Besides the Wikipedia entry about the massacre, I realised that my reportage on the tragedy years after it occurred remains the only extensive source of information about what happened, how it happened, and what the aftermath was. I know because during my research phase before I went to the field, I tried to lay my hands on any reports about it. Besides very brief and often inaccurate news reports, I found nothing. I also know because all the people I spoke to on the field said they were speaking to the media for the first time.

I googled ‘Buni Yadi Massacre’, and my reports poured out right after the Wikipedia entry. The realisation that I had been privileged to document those stories hit me in a way that nearly moved me to tears. Because it is a privilege. I got off the treadmill and sat somewhere. As I scrolled through the reports again, the word privilege kept echoing over and over in my mind. The lack of tangible impact does not equal unimportance.
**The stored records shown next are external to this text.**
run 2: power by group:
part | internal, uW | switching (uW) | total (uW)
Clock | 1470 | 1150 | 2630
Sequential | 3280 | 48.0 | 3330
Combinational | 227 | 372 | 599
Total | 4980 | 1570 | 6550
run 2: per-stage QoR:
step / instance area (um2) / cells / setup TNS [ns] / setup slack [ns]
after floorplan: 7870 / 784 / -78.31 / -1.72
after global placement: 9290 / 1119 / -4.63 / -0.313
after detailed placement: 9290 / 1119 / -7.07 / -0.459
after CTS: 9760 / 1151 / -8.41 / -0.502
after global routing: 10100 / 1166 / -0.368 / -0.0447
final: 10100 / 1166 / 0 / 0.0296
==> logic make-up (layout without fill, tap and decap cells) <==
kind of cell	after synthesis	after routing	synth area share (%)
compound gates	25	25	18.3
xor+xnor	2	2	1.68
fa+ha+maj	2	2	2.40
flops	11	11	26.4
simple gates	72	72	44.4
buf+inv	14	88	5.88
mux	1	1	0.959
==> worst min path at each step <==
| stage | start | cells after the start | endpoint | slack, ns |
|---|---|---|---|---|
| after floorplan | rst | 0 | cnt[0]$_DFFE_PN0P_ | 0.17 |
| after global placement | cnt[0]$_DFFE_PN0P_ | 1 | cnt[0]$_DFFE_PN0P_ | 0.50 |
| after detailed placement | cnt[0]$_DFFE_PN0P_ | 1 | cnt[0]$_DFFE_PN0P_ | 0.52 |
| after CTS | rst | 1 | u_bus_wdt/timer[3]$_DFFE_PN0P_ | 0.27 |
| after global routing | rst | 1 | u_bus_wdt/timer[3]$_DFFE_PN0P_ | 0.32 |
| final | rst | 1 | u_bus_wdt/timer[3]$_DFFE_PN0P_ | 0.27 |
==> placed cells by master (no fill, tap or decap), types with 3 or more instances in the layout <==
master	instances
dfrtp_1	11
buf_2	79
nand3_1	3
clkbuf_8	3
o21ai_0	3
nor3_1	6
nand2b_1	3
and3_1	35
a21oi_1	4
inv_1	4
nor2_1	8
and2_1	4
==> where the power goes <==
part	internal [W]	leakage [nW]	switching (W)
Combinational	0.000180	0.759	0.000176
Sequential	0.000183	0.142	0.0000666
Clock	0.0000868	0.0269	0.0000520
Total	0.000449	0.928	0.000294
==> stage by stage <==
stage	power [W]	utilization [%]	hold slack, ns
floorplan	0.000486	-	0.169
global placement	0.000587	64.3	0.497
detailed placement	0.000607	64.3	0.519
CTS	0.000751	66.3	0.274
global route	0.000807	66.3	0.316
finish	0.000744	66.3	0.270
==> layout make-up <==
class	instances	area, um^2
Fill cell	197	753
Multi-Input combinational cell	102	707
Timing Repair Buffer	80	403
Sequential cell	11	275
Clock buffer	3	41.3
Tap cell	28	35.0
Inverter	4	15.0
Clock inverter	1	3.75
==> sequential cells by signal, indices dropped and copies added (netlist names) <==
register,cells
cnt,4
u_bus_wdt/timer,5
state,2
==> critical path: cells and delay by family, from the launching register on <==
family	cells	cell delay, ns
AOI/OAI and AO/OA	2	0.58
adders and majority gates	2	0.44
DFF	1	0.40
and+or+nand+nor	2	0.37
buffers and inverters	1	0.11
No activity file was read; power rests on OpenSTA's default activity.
**src/rtl/reu_pkg.sv**
```systemverilog
// Shared transfer-type codes, sequencer states and per-byte access ordering
// for the REU transfer sequencer.
package reu_pkg;

    localparam logic [1:0] TT_STASH  = 2'd0;
    localparam logic [1:0] TT_FETCH  = 2'd1;
    localparam logic [1:0] TT_SWAP   = 2'd2;
    localparam logic [1:0] TT_VERIFY = 2'd3;

    typedef enum logic [2:0] {
        IDLE,
        C64_RD,
        C64_WR,
        RAM_RD,
        RAM_WR,
        GAP
    } state_t;

    function automatic state_t first_access(input logic [1:0] tt);
        return (tt == TT_FETCH) ? RAM_RD : C64_RD;
    endfunction

    // The access whose ack closes a byte.
    function automatic logic is_last(input state_t s, input logic [1:0] tt);
        case (tt)
            TT_STASH:          return s == RAM_WR;
            TT_FETCH, TT_SWAP: return s == C64_WR;
            default:           return s == RAM_RD;
        endcase
    endfunction

    // Only meaningful for accesses that do not close the byte.
    function automatic state_t next_access(input state_t s, input logic [1:0] tt);
        case (s)
            C64_RD:  return (tt == TT_STASH) ? RAM_WR : RAM_RD;
            RAM_RD:  return (tt == TT_FETCH) ? C64_WR : RAM_WR;
            RAM_WR:  return C64_WR;
            default: return IDLE;
        endcase
    endfunction

endpackage

```
**src/rtl/reu_bus_port.sv**
```systemverilog
// One four-phase req/ack bus master: registers address, write data and
// direction on go, drops req and captures read data when ack is seen.
module reu_bus_port #(
    parameter int   A_W     = 16,
    parameter logic DIR_RST = 1'b0,
    parameter logic RD_DIR  = 1'b0
) (
    input  logic           clk,
    input  logic           reset,
    input  logic           go,
    input  logic [A_W-1:0] addr_in,
    input  logic [7:0]     data_in,
    input  logic           dir_in,
    input  logic           ack,
    input  logic [7:0]     q,
    output logic           req,
    output logic [A_W-1:0] addr,
    output logic [7:0]     data,
    output logic           dir,
    output logic [7:0]     rdata,
    output logic           ack_seen
);

    assign ack_seen = req & ack;

    always_ff @(posedge clk) begin
        if (reset) begin
            req  <= 1'b0;
            addr <= '0;
            data <= '0;
            dir  <= DIR_RST;
        end else if (go) begin
            req  <= 1'b1;
            addr <= addr_in;
            data <= data_in;
            dir  <= dir_in;
        end else if (ack_seen) begin
            req  <= 1'b0;
        end
    end

    // Write acks must not clobber a byte still waiting to be written back.
    always_ff @(posedge clk) begin
        if (ack_seen && dir == RD_DIR)
            rdata <= q;
    end

endmodule

```
**src/rtl/reu_transfer_sequencer.sv**
```systemverilog
// Executes one REU stash/fetch/swap/verify transfer byte by byte over the
// C64 DMA port and the expansion RAM port.
module reu_transfer_sequencer
    import reu_pkg::*;
#(
    parameter int ram_a_bits = 17
) (
    input  logic                  clk,
    input  logic                  reset,
    input  logic                  start,
    input  logic [1:0]            ttype,
    input  logic [15:0]           c64_a_in,
    input  logic [ram_a_bits-1:0] ram_a_in,
    input  logic [15:0]           len_in,
    input  logic                  fix_c64,
    input  logic                  fix_ram,
    output logic                  busy,
    output logic                  done,
    output logic                  fault,
    output logic [15:0]           c64_a_cur,
    output logic [ram_a_bits-1:0] ram_a_cur,
    output logic [15:0]           len_cur,
    output logic [15:0]           dma_a,
    output logic [7:0]            dma_d,
    input  logic [7:0]            dma_q,
    output logic                  dma_rw,
    output logic                  dma_req,
    input  logic                  dma_ack,
    output logic [ram_a_bits-1:0] ram_a,
    output logic [7:0]            ram_d,
    input  logic [7:0]            ram_q,
    output logic                  ram_we,
    output logic                  ram_req,
    input  logic                  ram_ack
);

    localparam logic [ram_a_bits-1:0] RAM_ONE = 1;

    state_t state, state_n, after_gap, after_n, acc;
    logic [1:0] tt;
    logic fix_c64_q, fix_ram_q;
    logic dma_seen, ram_seen, ack_now, byte_end, mismatch, finish, launch;
    logic go_c64, go_ram;
    logic [7:0] dma_rdata, ram_rdata;
    logic [15:0] c64_addr_next;
    logic [ram_a_bits-1:0] ram_addr_next;

    reu_bus_port #(.A_W(16), .DIR_RST(1'b1), .RD_DIR(1'b1)) u_c64_port (
        .clk(clk), .reset(reset), .go(go_c64), .addr_in(c64_addr_next),
        .data_in(ram_rdata), .dir_in(acc == C64_RD), .ack(dma_ack), .q(dma_q),
        .req(dma_req), .addr(dma_a), .data(dma_d), .dir(dma_rw),
        .rdata(dma_rdata), .ack_seen(dma_seen)
    );

    reu_bus_port #(.A_W(ram_a_bits), .DIR_RST(1'b0), .RD_DIR(1'b0)) u_ram_port (
        .clk(clk), .reset(reset), .go(go_ram), .addr_in(ram_addr_next),
        .data_in(dma_rdata), .dir_in(acc == RAM_WR), .ack(ram_ack), .q(ram_q),
        .req(ram_req), .addr(ram_a), .data(ram_d), .dir(ram_we),
        .rdata(ram_rdata), .ack_seen(ram_seen)
    );

    always_ff @(posedge clk) begin
        if (reset) begin
            state     <= IDLE;
            after_gap <= IDLE;
            busy      <= 1'b0;
            done      <= 1'b0;
            fault     <= 1'b0;
        end else begin
            state     <= state_n;
            after_gap <= after_n;
            busy      <= (state_n != IDLE);
            done      <= finish;
            fault     <= finish && mismatch;
        end
    end

    always_comb begin
        state_n = state;
        after_n = after_gap;
        case (state)
            IDLE: if (start) state_n = first_access(ttype);
            GAP:  state_n = after_gap;
            default: begin
                if (finish) begin
                    state_n = IDLE;
                end else if (ack_now) begin
                    state_n = GAP;
                    after_n = byte_end ? first_access(tt) : next_access(state, tt);
                end
            end
        endcase
    end

    // In IDLE the first access is launched straight from the start inputs.
    always_comb begin
        launch   = (state == IDLE) && start;
        acc      = (state == IDLE) ? first_access(ttype) : after_gap;
        go_c64   = (launch || state == GAP) && (acc == C64_RD || acc == C64_WR);
        go_ram   = (launch || state == GAP) && (acc == RAM_RD || acc == RAM_WR);
        ack_now  = ((state == C64_RD || state == C64_WR) && dma_seen) ||
                   ((state == RAM_RD || state == RAM_WR) && ram_seen);
        byte_end = ack_now && is_last(state, tt);
        mismatch = byte_end && (tt == TT_VERIFY) && (ram_q != dma_rdata);
        finish   = byte_end && ((len_cur == 16'd1) || mismatch);
        c64_addr_next = launch ? c64_a_in : c64_a_cur;
        ram_addr_next = launch ? ram_a_in : ram_a_cur;
    end

    always_ff @(posedge clk) begin
        if (reset) begin
            c64_a_cur <= '0;
            ram_a_cur <= '0;
            len_cur   <= 16'hFFFF;
            tt        <= TT_STASH;
            fix_c64_q <= 1'b0;
            fix_ram_q <= 1'b0;
        end else if (launch) begin
            c64_a_cur <= c64_a_in;
            ram_a_cur <= ram_a_in;
            len_cur   <= len_in;
            tt        <= ttype;
            fix_c64_q <= fix_c64;
            fix_ram_q <= fix_ram;
        end else if (byte_end) begin
            if (!fix_c64_q) c64_a_cur <= c64_a_cur + 16'd1;
            if (!fix_ram_q) ram_a_cur <= ram_a_cur + RAM_ONE;
            // A length of 0 counts through FFFF so it yields 65536 bytes.
            if (len_cur != 16'd1) len_cur <= len_cur - 16'd1;
        end
    end

endmodule

```
**config.mk**
```make
export PLATFORM = sky130hd
export DESIGN_NAME = reu_transfer_sequencer
export DESIGN_NICKNAME = d
export VERILOG_FILES = /design/src/rtl/reu_pkg.sv /design/src/rtl/reu_bus_port.sv /design/src/rtl/reu_transfer_sequencer.sv
export SDC_FILE = /design/constraint.sdc
export NUM_CORES = 1
export LEC_CHECK = 0
export BUFFER_PORTS_ARGS = -buffer_cell sky130_fd_sc_hd__buf_4
export CORE_MARGIN = 4
export CORE_UTILIZATION = 53
export DETAILED_ROUTE_END_ITERATION = 12
export GPL_ROUTABILITY_DRIVEN = 0
export HOLD_SLACK_MARGIN = 0.12
export PLACE_DENSITY = 0.88
export SLEW_MARGIN = 10
export SYNTH_ARGS = -nofsm -noshare
export SYNTH_HDL_FRONTEND = slang
export SYNTH_SLANG_ARGS = --single-unit
```
**constraint.sdc**
```tcl
create_clock -name clk -period 3.36 [get_ports clk]
set_clock_uncertainty 0.05 [all_clocks]
set_input_delay 0 -clock clk [delete_from_list [all_inputs] [get_ports clk]]
set_output_delay 0 -clock clk [all_outputs]
set_load 0.01 [all_outputs]
```
==> results_dict.tcl, run 1 <==
set metrics [dict create \
    grtUsageMet2_pct 53.8 \
    final.min_clock_period_ns 3.11 \
    port_buffers 178 \
    fillCellCount 778 \
    p_leak_uw 0.00360 \
    relSlewSlack_pct 28.6 \
    ioPinCount 179 \
    p_total_uw 4710 \
    fmax_mhz 322 \
    first_global_vias 6971 \
    tritoncts "built" \
    rsz0062_at_grt "false" \
    ys.flop_type "dfxtp_1" \
    die_y_um 120 \
    drc_errors 0 \
    startpoint "state[2]$_SDFF_PP0_" \
    routed_wl_um 22700 \
    first_pass_iters 5 \
    ir_drop_mv 0.364 \
    viasPerCell 6.14 \
    dp.final_hpwl_um 13200 \
    endpoint "ram_a_cur[14]$_SDFFE_PP0P_" \
    syn_area_per_cell_um2 8.45 \
    cp-start-kind "flip-flop" \
    r2r_setup_slack_ns 0.25 \
    ys_types 70 \
    grt_pass1_wl_um 35700 \
    ys_seq_area_share_pct 42.0 \
    async_flop_share_pct 0 \
    final_hold_viol_count 0 \
    r2r_cells 5 \
    use_met1_pct 36.3 \
    maxCapViolations 0 \
    grt_antenna_before_repair 0 \
    fp.dieW_um 120 \
    tightest_slew_ns 1.07 \
    path_class "reg -> reg" \
    crit_chain "or3b_4 > o32ai_2 > o221ai_1 > or4_1 > a311oi_1" \
    cts_resized 0 \
    setup.worst_path.end_class "flip-flop" \
    num_vias 7314 \
    core-area_um2 12100 \
    ys_warn_count 0 \
    final_layout_size_suffix_gt1_share_pct 24.2 \
    hold_class "in -> reg" \
    die-area_um2 14400 \
    grt_max_degree 82 \
    globalRouteOverflowTotal 0 \
    powerDensity_nw_per_um2 498 \
    required_ns 3.63 \
    cts_root_buffer "clkbuf_16" \
    synth_cells 785 \
    syn-num-nets 867 \
    rows 40 \
    busiest_layer "met2" \
    cp_max_fo 18 \
    clock-sinks 131 \
    reg2reg_from "state[2]$_SDFF_PP0_" \
    synth-edff-count 16 \
    slew_violations 0 \
    start_util_pct 54.8 \
    outcome "completed" \
    cp_slowest_cell "dfxtp_1" \
    antenna_cells 0 \
    met3_usage_pct 5.70 \
    syn-cell-area_um2 6630 \
    ant_nets 0 \
    syn2layout_area_growth_pct 42.7 \
    avgRoutedWirePerCell_um 19.1 \
    nets 1092 \
    cp_data_arrival_time_ns 3.38 \
    grt_usage_pct 30.9 \
    setup_tns_ns 0 \
    clk-insertion-delay-late_ns 0.42 \
    cts.htree.levels 4 \
    reg2reg_to "ram_a_cur[14]$_SDFFE_PP0P_" \
    cts_buffer_depth 2 \
    setup_violations 0 \
    cts_buffers 17 \
    cpPeakStageDelay_ns 0.77 \
    drtIter0Drc 715 \
    synth-seq-cells 131 \
    clkTransAtPathRegs_ns 0.06 \
    fin_crit_sh_pct 92.5 \
]
[area by class of cell]
cell class	count	area, µm²	share of cell area, %
Tap cell	168	210	2.22
Clock buffer	21	472	4.98
Inverter	13	48.8	0.516
Sequential cell	131	2780	29.4
Timing Repair Buffer	268	2220	23.5
Clock inverter	11	149	1.57
Multi-Input combinational cell	579	3580	37.9
[cells by family (layout without fill, tap and decap cells)]
kind of cell | count (synthesis) | after routing | synth area share [%]
and+or+nand+nor | 377 | 377 | 27.9
AOI/OAI and AO/OA | 162 | 162 | 19.3
DFF | 131 | 131 | 42.0
buffers and inverters | 75 | 313 | 4.68
muxes | 19 | 19 | 2.89
xor gates and xnor gates | 13 | 13 | 1.72
adders and majority gates | 8 | 8 | 1.51
[worst max-delay path: cells and delay by family, from the launching register on]
family          cells  cell delay, ns
compound gates      3            1.09
flops               1            0.77
simple gates        2            1.10
[cell usage after synthesis (all sizes together) (8+ instances only)]
cell,n,area share [%]
nand2,105,5.9
mux2i,18,2.7
nand4,11,1.0
edfxtp,16,7.2
o21ai,17,1.3
xnor2,10,1.3
o31ai,12,1.4
a211oi,11,1.3
nor3,45,3.4
nor4,15,1.4
inv,13,0.74
or3,16,1.5
ha,8,1.5
nor2,103,5.8
or4,14,1.6
nand3,23,1.7
a21oi,20,1.7
buf,14,1.2
clkbuf,48,2.7
a311oi,53,7.0
dfxtp,115,35
[registers in the layout, summed over array words and instances, names as in the netlist]
signal,flops
u_ram_port.data,8
u_ram_port.rdata,8
fix_ram_q,1
after_gap,3
done,1
c64_a_cur,16
u_ram_port.dir,1
u_c64_port.dir,1
u_c64_port.addr,16
u_c64_port.req,1
u_c64_port.rdata,8
fault,1
state,3
fix_c64_q,1
len_cur,16
tt,2
u_ram_port.req,1
ram_a_cur,17
u_c64_port.data,8
busy,1
u_ram_port.addr,17
[worst min-delay path by stage]
stage / slack [ns] / from / endpoint / cells past startpoint
after floorplan: 0.05 / dma_q[0] / u_c64_port.rdata[0]$_DFFE_PP_ / 0
after global placement: 0.13 / dma_q[6] / u_c64_port.rdata[6]$_DFFE_PP_ / 1
after detailed placement: 0.13 / dma_q[0] / u_c64_port.rdata[0]$_DFFE_PP_ / 1
after CTS: 0.12 / start / state[0]$_SDFF_PP0_ / 5
after global routing: 0.17 / start / state[0]$_SDFF_PP0_ / 5
final: 0.15 / start / state[0]$_SDFF_PP0_ / 5
[stage by stage]
stage	std cells	instance area, µm²	hold slack, ns	utilization, %	worst slack, ns
6_report	1191	9460	0.150	78.1	0.252
5_1_grt	1191	9460	0.170	78.1	0.0850
4_1_cts	1191	9460	0.125	78.1	0.394
3_5_place_dp	1086	8110	0.130	67.0	0.433
3_3_place_gp	1086	8110	0.129	67.0	0.533
2_1_floorplan	785	6630	0.0489	-	0.912
[placed cells by master, fill, tap and decap left out, drive strengths merged, types with 4 or more instances in the layout]
cell type | synthesis | routed
or3 | 16 | 16
nor3 | 45 | 45
nor3b | 6 | 6
o21ai | 17 | 17
o221ai | 4 | 4
mux2i | 18 | 18
or3b | 5 | 5
xnor2 | 10 | 10
clkbuf | 48 | 21
edfxtp | 16 | 16
dfxtp | 115 | 115
a31oi | 7 | 7
nor4 | 15 | 15
nand4 | 11 | 11
clkinv | 0 | 4
nand3 | 23 | 23
a211oi | 11 | 11
o31ai | 12 | 12
dlygate4sd3 | 0 | 73
nor2 | 103 | 103
buf | 14 | 195
a311oi | 53 | 53
a21oi | 20 | 20
and4 | 6 | 6
ha | 8 | 8
inv | 13 | 16
or4 | 14 | 14
and3 | 6 | 6
nand3b | 4 | 4
nand2 | 105 | 105
nor4b | 4 | 4
o31a | 7 | 7
[repair_timing]
item | CTS | global route
buffers inserted | 0 | 0
hold buffers | 73 | 0
endpoints found under the hold margin | 118 | 0
[where the power goes]
group	total (µW)	switching [µW]	internal [µW]
registers	1860	152	1710
clock network	1950	713	1240
logic	902	466	436
total	4710	1330	3380
[layer usage]
metal,vias to the layer above,wire length [µm]
met5,-,0
met1,3470,8790
met2,385,11300
li1,3382,-
met3,77,1670
met4,0,955
(Power assumes the default switching activity.)
==> run 2, diff against run 1 <==
Settings changed: BUFFER_PORTS_ARGS -buffer_cell sky130_fd_sc_hd__buf_4 to -buffer_cell sky130_fd_sc_hd__buf_2.
==> results_dict.tcl, run 2 (synthesized netlist as in run 1, its figures left out) <==
set metrics [dict create \
    viasPerCell 6.06 \
    clkTransAtPathRegs_ns 0.06 \
    setup.worst_path.end_class "flip-flop" \
    grt_max_degree 80 \
    avgRoutedWirePerCell_um 18.2 \
    cp_slowest_cell "dlygate4sd3_1" \
    cts_root_buffer "clkbuf_16" \
    rows 40 \
    layout_commonest_cell "buf_2" \
    clock-sinks 131 \
    first_pass_iters 5 \
    tightest_slew_ns 1.01 \
    first_global_vias 6954 \
    cp_data_arrival_time_ns 3.39 \
    maxCapViolations 0 \
    ioPinCount 179 \
    syn2layout_area_growth_pct 36.8 \
    die-area_um2 14400 \
    final_layout_size_suffix_gt1_share_pct 23.8 \
    die_y_um 120 \
    crit_chain "or3b_2 > a21o_1 > o21ai_4 > buf_12 > nor2_1 > a311oi_1 > dlygate4sd3_1" \
    outcome "completed" \
    port_buffers 178 \
    grt_usage_pct 30.1 \
    final.min_clock_period_ns 3.08 \
    crit_family "compound AO/OA/AOI/OAI gates" \
    final_util_pct 74.9 \
    core-area_um2 12100 \
    layout_common_cells "buf_2, dfxtp_1, nand2_1" \
    tritoncts "built" \
    grt_antenna_before_repair 3 \
    reg.largest.list "ram_a_cur: 17 flops, u_ram_port.addr: 17 flops" \
    dpl_cell_area_um2 7650 \
    num_vias 7275 \
    cts_buffers 17 \
    fin_area_um2 9080 \
    pre_cts_ws_ns 0.486 \
    powerDensity_nw_per_um2 497 \
    cp_max_fo 34 \
    hold_class "in -> reg" \
    internal_power_uw 3230 \
    routed_wl_um 21900 \
    grt_pass1_wl_um 35000 \
    cts_buffer_depth 2 \
    fmax_mhz 325 \
    rsz0062_at_grt "false" \
    pwr-share-seq_pct 41.0 \
    power_switching_share_pct 28.4 \
    ant_nets 0 \
    p_leak_uw 0.00354 \
    setup_tns_ns 0 \
    cp-start-kind "flip-flop" \
    required_ns 3.67 \
    clk-insertion-delay-late_ns 0.42 \
    drc_errors 0 \
    power_frac_comb_pct 18.1 \
    relSlewSlack_pct 32.9 \
    cts.htree.levels 4 \
    globalRouteOverflowTotal 0 \
    final_hold_viol_count 0 \
    fp.dieW_um 120 \
    path_class "reg -> reg" \
    switching_power_uw 1280 \
    clock_power_share_pct 41.0 \
    slew_violations 0 \
    ir_drop_mv 0.338 \
    nets 1099 \
    fin_ws_ns 0.285 \
    dp.final_hpwl_um 13100 \
    p_total_uw 4510 \
    setup_violations 0 \
    fin_crit_sh_pct 91.5 \
    cpPeakStageDelay_ns 0.60 \
    start_util_pct 54.8 \
    path_buf_inv 2 \
    drtIter0Drc 725 \
]
-- run 2: cell types whose count changed in the layout (fill, tap and decap cells not counted), moves of 3 or more --
cell,change
buf_4,-180
buf_2,+177
dlygate4sd3_1,+10
clkbuf_8,+3
diode_2,+3
-- run 2: area by class of cell --
cell class	count	area (µm²)
Inverter	13	48.8
Multi-Input combinational cell	579	3580
Antenna cell	3	7.51
Tap cell	168	210
Timing Repair Buffer	275	1850
Clock buffer	23	488
Sequential cell	131	2780
Clock inverter	9	103
Fill cell	829	3040
-- run 2: timing repair --
item | CTS | global route
buffers inserted | 0 | 0
hold buffers | 83 | 0
hold endpoints to repair | 105 | 0
gates resized for setup | 0 | 0
-- run 2: worst register-to-register path, delay by kind of cell (launching register included) --
kind	cells	cell delay (ns)
compound gates	3	1.00
buf+inv	2	0.86
simple gates	2	0.61
flops	1	0.50
-- run 2: worst paths after layout --
| check | startpoint | endpoint | slack [ns] | cells after the start |
|---|---|---|---|---|
| max | state[0]$_SDFF_PP0_ | u_ram_port.addr[2]$_SDFFE_PP0P_ | 0.28 | 7 |
| min | start | len_cur[13]$_SDFFE_PP1P_ | 0.14 | 3 |
| max reg2reg | state[0]$_SDFF_PP0_ | u_ram_port.addr[2]$_SDFFE_PP0P_ | 0.28 | 7 |
| min reg2reg | u_ram_port.rdata[5]$_DFFE_PP_ | u_c64_port.data[5]$_SDFFE_PP0P_ | 0.44 | 2 |
-- run 2: per-layer routing --
| layer | up-vias | track usage [%] | wire [µm] | share of wire, % |
|---|---|---|---|---|
| met5 | - | 0 | 0 | 0 |
| met4 | 0 | 16.9 | 1010 | 4.6 |
| met3 | 81 | 6.36 | 1700 | 7.8 |
| met2 | 411 | 50.6 | 10700 | 49 |
| met1 | 3385 | 35.8 | 8490 | 39 |
| li1 | 3398 | - | - | - |
-- run 2: power groups by stage --
stage	sequential [µW]	combinational, µW	clock [µW]
floorplan	1890	404	0
global placement	1870	701	0
detailed placement	1870	716	0
CTS	1840	795	1850
global route	1870	886	1930
finish	1850	816	1850
-- run 2: stage by stage --
| stage | hold WS (ns) | std cells |
|---|---|---|
| final | 0.138 | 1201 |
| after global routing | 0.172 | 1201 |
| after CTS | 0.125 | 1198 |
| after detailed placement | 0.131 | 1083 |
| after global placement | 0.127 | 1083 |
| after floorplan | 0.0489 | 785 |
==> run 3, diff against run 2 <==
Settings changed: ABC_AREA set to 0, BUFFER_PORTS_ARGS -buffer_cell sky130_fd_sc_hd__buf_2 to not set, CORE_UTILIZATION 53 to 61, CTS_BUF_LIST set to sky130_fd_sc_hd__clkbuf_2, DONT_BUFFER_PORTS set to 1, PLACE_DENSITY 0.88 to 0.85.
==> results_dict.tcl, run 3 <==
set metrics [dict create \
    firstError "[ERROR RSZ-0060] Max buffer count reached." \
    cts_root_buffer "clkbuf_2" \
    cts_setup_buffers 0 \
    ioPinCount 179 \
    synth.area.mux_share_pct 2.89 \
    ys.flop_type "dfxtp_1" \
    cts_buffer_depth 2 \
    synth_area_leaders "dfxtp_1, edfxtp_1, a311oi_1" \
    synth_top_area_cell "dfxtp_1" \
    yosys.area_share.simple_pct 27.9 \
    start_util_pct 63.4 \
    die_y_um 112 \
    cts_resized 0 \
    synth_top_family_by_area "simple AND/OR/NAND/NOR gates" \
    synth.top_cells.by_count "dfxtp_1, nand2_1, nor2_1, a311oi_1, clkbuf_1" \
    hold_buffers 181 \
    dp.final_hpwl_um 12400 \
    synth_compound_area_share_pct 19.3 \
    ys_seq_area_share_pct 42.0 \
    synth_cells 785 \
    synthAdderAreaFrac_pct 1.51 \
    outcome "aborted with a tool error" \
    clock-sinks 131 \
    synth-edff-count 16 \
    cts.htree.levels 4 \
    cts_buffers 17 \
    async_flop_share_pct 0 \
    ys_types 70 \
    rows 37 \
    syn-num-nets 867 \
    synth_xor_xnor_area_share_pct 1.72 \
    synth-seq-cells 131 \
    fp.dieW_um 112 \
    port_buffers 0 \
    ys_warn_count 0 \
    synth.most_common_cell "dfxtp_1" \
    stop_stage "4_1_cts" \
    yosys.area.top_type_share_pct 34.7 \
    syn-cell-area_um2 6630 \
    syn_area_per_cell_um2 8.45 \
]
run 3: cells by family after synthesis:
family | Yosys count
multiplexers | 19
adder cells (fa/ha/maj) | 8
AO/OA/AOI/OAI | 162
buffers and inverters | 75
XOR/XNOR | 13
flip-flops | 131
AND/OR/NAND/NOR | 377
run 3: stage by stage:
step | utilization [%] | hold slack, ns | std cells | worst slack, ns | area (µm²)
detailed placement | 63.7 | 0.0350 | 868 | 0.519 | 6660
global placement | 63.7 | 0.0352 | 868 | 0.615 | 6660
floorplan | - | 0.0489 | 785 | 0.912 | 6630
To be able to help thousands of people remember, to articulate the lives and circumstances of victims of war who have no other means of being remembered, is a privilege.

I know from current experience how possible it is to look away, to choose to walk away in an attempt to care for oneself. I also knew how difficult and arduous the task was to unearth victims of something as devastating as the Buni Yadi massacre and to sit with them and have them trust me with their grief.

the field in Maiduguri, northeastern Nigeria

 

The Enduring Importance of Conflict Journalism

My work, the work of all conflict reporters, is not only of history but of devotion. It is as important as air is to the lungs. Because a society that cannot remember its tragedies, that does not have a reliable way of doing so, is not one worth living in. Because of conflict reporting, there will never be a shortage of information and resources on what’s going on in Gaza, or how the Boko Haram insurgency in Africa has destroyed lives, familial bonds, and property.

Conflict reporting makes it impossible for societies to feign ignorance of the violence done to them.

 

 

The views expressed in this article are the author’s own and do not necessarily reflect Al Jazeera Journalism Review’s editorial stance.